S-1による術後補助化学療法を施行したStageⅡ/Ⅲの胃癌患者におけるSPARC遺伝子の発現の臨床的意義

[演者] 鈴木 喜裕:1,2
[著者] 大島 貴:2, 吉原 和江:2, 坂巻 顕太郎:3, 高田 賢:1, 米山 克也:1, 吉川 貴己:4, 利野 靖:2, 今田 敏夫:5, 益田 宗孝:3
1:神奈川県立足柄上病院 外科, 2:横浜市立大学外科治療学, 3:横浜市立大学医学部臨床統計学, 4:神奈川県立がんセンター 消化器外科, 5:済生会横浜市南部病院 外科

背景と目的:Secreted protein acidic and rich in cysteine (以下SPARC)遺伝子は内皮細胞から分泌されるMatricellular蛋白質であり, 近年の研究で癌細胞における血管新生や細胞増殖や細胞遊走などに関与していることが報告されており, 胃癌においてもSPARC遺伝子の過剰発現が認められ病理学的因子との相関も報告されている. そこでわれわれは治癒切除後にS-1による術後補助化学療法を受けたStageⅡ/Ⅲの胃癌についてSPARC遺伝子の発現の有無, SPARC遺伝子の発現と臨床病理学的因子や予後との関係を検討した.
対象と方法:治癒切除後にS-1による術後補助化学療法を受けたStageⅡ/Ⅲの胃癌症例134例を対象とした. これらの手術検体から癌組織と近傍の正常組織を採取しSPARC遺伝子の発現レベルをreal-time RT-PCRで計測して検討した. 次にSPARC遺伝子の発現レベルと臨床病理組織学的因子との関係も検討した. 最後にSPARC遺伝子の発現レベルと予後との関係も検討し, また多変量解析にてSPARC遺伝子の発現レベルおよび臨床病理組織学的因子と予後との関係も検討した.
結果:SPARC遺伝子の発現レベルは正常組織に比べ癌組織で有意に高値を示した(p=0.0012).

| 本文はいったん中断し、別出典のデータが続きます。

## config.mk

```make
export PLATFORM = sky130hd
export DESIGN_NAME = multicycle_controller
export DESIGN_NICKNAME = d
export VERILOG_FILES = /design/src/rtl/multicycle_controller.sv
export SDC_FILE = /design/constraint.sdc
export NUM_CORES = 1
export LEC_CHECK = 0
export BUFFER_PORTS_ARGS = -buffer_cell sky130_fd_sc_hd__buf_4
export CAP_MARGIN = 20
export CELL_PAD_IN_SITES_DETAIL_PLACEMENT = 1
export CELL_PAD_IN_SITES_GLOBAL_PLACEMENT = 1
export CORE_MARGIN = 3
export CORE_UTILIZATION = 40
export DETAILED_ROUTE_END_ITERATION = 10
export PLACE_DENSITY = 0.92
export SYNTH_ARGS = -nofsm -noshare
export SYNTH_HDL_FRONTEND = slang
export SYNTH_SLANG_ARGS = --single-unit
```

## constraint.sdc

```tcl
create_clock -name clk -period 4.2 [get_ports clk]
set_clock_uncertainty 0.2 [all_clocks]
set_input_delay 0 -clock clk [delete_from_list [all_inputs] [get_ports clk]]
set_output_delay 0 -clock clk [all_outputs]
set_load 0.005 [all_outputs]
```
**config.mk**
```make
export PLATFORM = sky130hd
export DESIGN_NAME = key_conditioner
export DESIGN_NICKNAME = d
export VERILOG_FILES = /design/src/rtl/key_conditioner.sv
export SDC_FILE = /design/constraint.sdc
export NUM_CORES = 1
export LEC_CHECK = 0
export CORE_ASPECT_RATIO = 1.1
export CORE_UTILIZATION = 60
export CTS_BUF_LIST = sky130_fd_sc_hd__clkbuf_4 sky130_fd_sc_hd__clkbuf_8 sky130_fd_sc_hd__clkbuf_16
export DETAILED_ROUTE_END_ITERATION = 12
export PLACE_DENSITY = 0.78
export SLEW_MARGIN = 40
export SYNTH_ARGS = -nofsm -noshare
export SYNTH_HDL_FRONTEND = slang
export SYNTH_SLANG_ARGS = --single-unit
export TNS_END_PERCENT = 50
```
**constraint.sdc**
```tcl
create_clock -name CLOCK_50 -period 2.75 [get_ports CLOCK_50]
set_clock_uncertainty 0.1 [all_clocks]
set_input_delay 0.4125 -clock CLOCK_50 [delete_from_list [all_inputs] [get_ports CLOCK_50]]
set_output_delay 0.4125 -clock CLOCK_50 [all_outputs]
set_load 0.01 [all_outputs]
```
`config.mk`:
```
export PLATFORM = sky130hd
export DESIGN_NAME = hazard_ctrl_unit
export DESIGN_NICKNAME = d
export VERILOG_FILES = /design/src/rtl/hazard_ctrl_unit.sv
export SDC_FILE = /design/constraint.sdc
export NUM_CORES = 1
export LEC_CHECK = 0
export CAP_MARGIN = 20
export CORE_AREA = 2 2 39 41
export DETAILED_ROUTE_END_ITERATION = 6
export DIE_AREA = 0 0 41 43
export GPL_TIMING_DRIVEN = 1
export HOLD_SLACK_MARGIN = 0.06
export PLACE_DENSITY_LB_ADDON = 0.08
export SLEW_MARGIN = 30
export SYNTH_ARGS = -nofsm -noshare
export SYNTH_HDL_FRONTEND = slang
export SYNTH_SLANG_ARGS = --single-unit
```
`constraint.sdc`:
```
create_clock -name clock -period 1.25 [get_ports clock]
set_input_delay 0.25 -clock clock [delete_from_list [all_inputs] [get_ports clock]]
set_output_delay 0.25 -clock clock [all_outputs]
set_load 0.03 [all_outputs]
```
`src/rtl/hazard_ctrl_unit.sv`:
```
// Load-use stall / branch flush controller for a 5-stage pipeline.
// Optional macro HAZ_STALL_CNT_EN adds a saturating stall-cycle counter on port stall_count.
module hazard_ctrl_unit #(
  parameter int LOAD_USE_CYCLES = 1,
  parameter int CNT_W           = 16
) (
  input  logic       clock,
  input  logic       reset,
  input  logic       ex_valid,
  input  logic       ex_mem_read,
  input  logic       ex_wb_en,
  input  logic [2:0] ex_dest,
  input  logic       ex_branch_taken,
  input  logic       id_valid,
  input  logic [3:0] id_src1,
  input  logic [3:0] id_src2,
  output logic       pc_write,
  output logic       if_id_write,
  output logic       id_ex_bubble,
  output logic       if_id_flush,
  output logic       stall_active
`ifdef HAZ_STALL_CNT_EN
  ,
  output logic [CNT_W-1:0] stall_count
`endif
);

  typedef enum logic {RUN, STALL} state_t;

  localparam logic [1:0] RELOAD = 2'(LOAD_USE_CYCLES - 1);

  state_t     state_q, state_d;
  logic [1:0] remCnt_q, remCnt_d;
  logic       src1Hit, src2Hit, hazard, flush;

  // An operand only matters when its used-flag (bit 3) is set.
  assign src1Hit = id_src1[3] & (id_src1[2:0] == ex_dest);
  assign src2Hit = id_src2[3] & (id_src2[2:0] == ex_dest);
  assign hazard  = ex_valid & ex_mem_read & ex_wb_en & id_valid & (src1Hit | src2Hit);
  assign flush   = ex_valid & ex_branch_taken;

  always_ff @(posedge clock) begin
    if (reset) begin
      state_q  <= RUN;
      remCnt_q <= 2'd0;
    end else begin
      state_q  <= state_d;
      remCnt_q <= remCnt_d;
    end
  end

  // Priority: reset, then flush, then an ongoing stall, then a fresh hazard.
  always_comb begin
    state_d      = state_q;
    remCnt_d     = remCnt_q;
    pc_write     = 1'b1;
    if_id_write  = 1'b1;
    id_ex_bubble = 1'b0;
    if_id_flush  = 1'b0;
    if (reset) begin
      id_ex_bubble = 1'b1;
      if_id_flush  = 1'b1;
      state_d      = RUN;
      remCnt_d     = 2'd0;
    end else if (flush) begin
      id_ex_bubble = 1'b1;
      if_id_flush  = 1'b1;
      state_d      = RUN;
      remCnt_d     = 2'd0;
    end else if (state_q == STALL) begin
      pc_write     = 1'b0;
      if_id_write  = 1'b0;
      id_ex_bubble = 1'b1;
      if (remCnt_q <= 2'd1) begin
        state_d  = RUN;
        remCnt_d = 2'd0;
      end else begin
        remCnt_d = remCnt_q - 2'd1;
      end
    end else if (hazard) begin
      pc_write     = 1'b0;
      if_id_write  = 1'b0;
      id_ex_bubble = 1'b1;
      if (LOAD_USE_CYCLES > 1) begin
        state_d  = STALL;
        remCnt_d = RELOAD;
      end
    end
  end

  assign stall_active = ~pc_write;

`ifdef HAZ_STALL_CNT_EN
  logic [CNT_W-1:0] stallCount_q;

  // Saturates rather than wrapping so long runs never under-report.
  always_ff @(posedge clock) begin
    if (reset) begin
      stallCount_q <= '0;
    end else if (stall_active && (stallCount_q != '1)) begin
      stallCount_q <= stallCount_q + CNT_W'(1);
    end
  end

  assign stall_count = stallCount_q;
`else
  // CNT_W only sizes the optional counter; an illegal width still elaborates a marker block.
  if (CNT_W < 1) begin : gBadCntW
  end
`endif

endmodule

```
== After elaboration in Yosys (flattened, before gate mapping) ==
Cells that the tools add are included.

* Reductions and logical operators: 2
* Equality and inequality tests: 2
* Mux-type cells: 12
* Add/subtract/negate cells: 1
* Bitwise logic cells: 10
* Magnitude comparators: 1

{| class="wikitable"
|+ Operators with widths
! kind !! number
|-
| two-way mux 1 bit || 11
|-
| AND 1 bit || 7
|-
| equality test 3 bit || 2
|-
| OR reduction 3 bit || 1
|-
| <= comparator 2 x 1 -> 1 bit (second input constant) || 1
|-
| two-way mux 2 bit || 1
|-
| NOT 1 bit || 2
|-
| OR reduction 2 bit || 1
|-
| subtractor 2 x 1 -> 2 bit (second input constant) || 1
|-
| OR 1 bit || 1
|}

* Bits in registers: 3
* Input bits: 18
* Output and inout bits: 5
* Word-level logic and storage cells: 30

== Logic depth before layout (Yosys ltp) ==
* Word-level depth: 9
* Mapped depth: 5
* Mapped depth without buffers: 4

== Worst setup path after synthesis ==
No wires, ideal clock.

* Path kind: input to output
* Start: input ex_dest[0]
* End: output stall_active
* Arrival: 1,187 ps
* Buffers on the path: 0
* Path slack: -187 ps
* Data required time: 1,000 ps
* Stages: 4
* Cell sequence: xnor2_1 nand4_1 a21o_1 a21oi_1

* Cells in the longest elaborated chain, start to end: 9
* Elaborated cells on any way between the ends: 11
* Classes of those cells: 2 x eq/ne; 4 x mux; 5 x bitwise

{| class="wikitable"
|+ Ends and longest elaborated chain
! what !! RTL line !! source
|-
| start, declared || 12 || <nowiki>input logic [2:0] ex_dest,</nowiki>
|-
| equality test 3 bit, on equally long branches || 37, 38 ||
|-
| AND 1 bit, on equally long branches || 37, 38 ||
|-
| OR 1 bit * || 39 || <nowiki>assign hazard = ex_valid & ex_mem_read & ex_wb_en & id_valid & (src1Hit | src2Hit);</nowiki>
|-
| AND 1 bit * || 39 ||
|-
| two-way mux 1 bit * || 80 || <nowiki>end else if (hazard) begin</nowiki>
|-
| two-way mux 1 bit * || 70 || <nowiki>end else if (state_q == STALL) begin</nowiki>
|-
| two-way mux 1 bit * || 65 || <nowiki>end else if (flush) begin</nowiki>
|-
| two-way mux 1 bit * || 60 || <nowiki>if (reset) begin</nowiki>
|-
| NOT 1 bit * || 91 || <nowiki>assign stall_active = ~pc_write;</nowiki>
|-
| end, declared || 21 || <nowiki>output logic stall_active</nowiki>
|}

Mark *: on every way between the ends. The rest lies on a longest branch, timed or not.

== Worst setup path in the final report ==
Same ends and word-level chain as after synthesis.

==> results.ini <==
[status]
status=finished with violations
failed_checks=setup timing

[sta]
fin_worst_skew_ps=0.520
slew_violations=0
worstMarginPinSlew_ps=136
setup_violations=4
fmax_mhz=692
timing.final.crit_share_pct=116
timing.slew.headroom_pct=90.9
final-hold-violation-count=0
grt_setup_unrepaired=true
finalWorstSetupSlack_ps=-195
finalCriticalPeriod_ps=1450

[cts]
cts_buffers=3
cts_sinks=3
htreeDepth=1
insertion_delay_ps=230
clock_path_buffers=2
cts_tree=built
cts.clk_slew.worst_paths_ps=40
cts-root-buf=clkbuf_4

[grt]
met2_usage_pct=18.1
grt_max_degree=5
grt_pass1_wl_mm=1.21
overflow=0
use_met1_pct=9.65
gr-max-usage-layer=met2
grt_usage_pct=10.3
antenna_found_initial=0
use_met3_pct=3.14
grt_pass1_vias=325

[setup_path]
worst_ep_arrival_time_ps=1200
worstSetupEndpointType=output port
crit_type=input port to output port
required_ps=1000
cp_max_fo=2
critPathLaunchType=input port
reg2reg_slack_ps=400

[die]
die_y_um=43
core_area_mm2=0.00138
num_rows=14
io_pins=23
die-area_mm2=0.00176
start_util_pct=14.9
die_x_um=41

[logic_synthesis]
yosys_warnings=0
syn_area_um2=206
synth-seq-cells=3
yosys.area.top_type_share_pct=29.1
netlist_instances=27
synth_fp_nets=45
ys_types=10
synth_area_leader_cell=dfxtp_1
avgSynthCellArea_um2=7.65
synth_area_leaders=dfxtp_1 29%, xnor2_1 25%, a21o_1 11%
ys_seq_area_share_pct=29.1

[place]
dp_cells=68
io_buffers=22
place_hpwl_um=604
place_area_um2=488
globalplace.congestion=0.540

[detailed_routing]
vias=289
wl_um=734
drc=0
drt_iter0_markers=2
drt_first_pass_iters=2
avgRoutedWirePerCell_um=10.1
ant_nets=0
via_per_inst=3.96

[power_and_ir_drop]
sequentialPowerShare_pct=24.5
switchingPower_mw=0.0943
clock_power_share_pct=42.3
combPwrFrac_pct=33.2
switching_share_pct=24.0
power_mw=0.393
ir_drop_mv=0.491
intPower_mw=0.298
powerDensity_mw_per_mm2=682
power.leakage_nw=0.259

[finish]
instances_no_fill=73
fin_area_um2=576
layout_commonest_cell=buf_6
register_area_um2=60.1
antenna_cells=0
multi_input_area_um2=205
syn_to_final_growth_pct=179
mostFrequentLayoutCells=12 x buf_6, 8 x dlygate4sd2_1, 4 x xnor2_2, 4 x nor2_1, 4 x buf_4
nets=76
drive_gt1_share_pct=52.6
n_fill_cell=150
final_util_pct=41.6

[flow_run]
max_cap_violations=0

[min_path]
hp-class=register to register

power groups by stage:
stage	registers [mW]	logic [mW]	clock network, mW
2_1_floorplan	0.0977	0.0407	0
5_1_grt	0.0961	0.139	0.186
6_report	0.0963	0.130	0.166
3_5_place_dp	0.0977	0.116	0
4_1_cts	0.0962	0.122	0.176
3_3_place_gp	0.0977	0.113	0
final cells by class:
type / instances / share of cell area (%)
Inverter: 1 / 0.652
Multi-Input combinational cell: 22 / 35.7
Tap cell: 16 / 3.48
Timing Repair Buffer: 27 / 45.2
Sequential cell: 3 / 10.4
Clock buffer: 4 / 4.57
stage by stage:
stage / hold WS [ps] / worst slack, ps / setup TNS [ps]
2_1_floorplan: 429 / -67.0 / -79.9
3_3_place_gp: 439 / -1000 / -3420
3_5_place_dp: 453 / -1040 / -3580
4_1_cts: 458 / -203 / -681
5_1_grt: 476 / -252 / -873
6_report: 455 / -195 / -682
cell usage after synthesis, drive strengths merged:
library cell and instances:
xnor2 6, a21o 3, buf 1, nor2 5, nand4 3, dfxtp 3
o21ai 1, nand2 2, a21oi 2, inv 1
per-layer routing:
layer	vias to the layer above	share of wire (%)
li1	151	-
met1	126	40
met2	12	52
met3	0	8.6
met4	0	0
met5	-	0
final timing paths:
check / startpoint / end / cells after the start
hold / removal: remCnt_q[1]$_SDFFE_PP0P_ / remCnt_q[1]$_SDFFE_PP0P_ / 2
hold reg to reg: remCnt_q[1]$_SDFFE_PP0P_ / remCnt_q[1]$_SDFFE_PP0P_ / 2
setup reg to reg: state_q$_SDFF_PP0_ / remCnt_q[1]$_SDFFE_PP0P_ / 4
setup / recovery: ex_dest[0] / stall_active / 7
what timing repair did:
| item | CTS | global route |
|---|---|---|
| gates resized for setup | 75 | 4 |
| pin swaps | 14 | 1 |
| endpoints found under the hold margin | 0 | 0 |
| buffers inserted | 1 | 0 |
| hold buffers | 0 | 0 |
| setup endpoints to repair | 5 | 4 |
critical path, cell delays in order:
cell and delay [ps]:
buf_8 110, xnor2_4 140, nand4_1 120, a21o_1 200
buf_6 130, a21oi_4 110, buf_6 140
logic make-up (layout without fill, tap and decap cells):
family	after synthesis	after routing	synth area share, %
flops	3	3	29.1
buf+inv	2	32	5.45
compound gates	6	6	18.2
simple gates	10	10	21.8
xor+xnor	6	6	25.5
registers in the layout, summed over array words and instances (netlist names):
register,cells
remCnt_q,2
state_q,1
Note: power is estimated with default switching activity, not from simulation.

SPARC遺伝子の発現レベルと臨床病理組織学的因子との間に相関関係は認められなかった. 一方予後との関係では多変量解析でSPARC遺伝子の発現レベルのみが独立した予後予測因子であった(p<0.0001). 次にSPARC遺伝子の発現レベルと予後の関係であるが, StageⅡ/Ⅲ全体では高発現群が有意に予後不良であった(log-rank p=0.000006). またStageⅡ, StageⅢの個別でもともに高発現群が有意に予後不良であった(log-rank p=0.036, p=0.0000017).
まとめ:治癒切除後にS-1による術後補助化学療法を受けたStageⅡ/Ⅲの胃癌患者において, SPARC遺伝子の高発現は重要な独立した予後予測因子であり, またリスク層別化因子として有用となる可能性がある.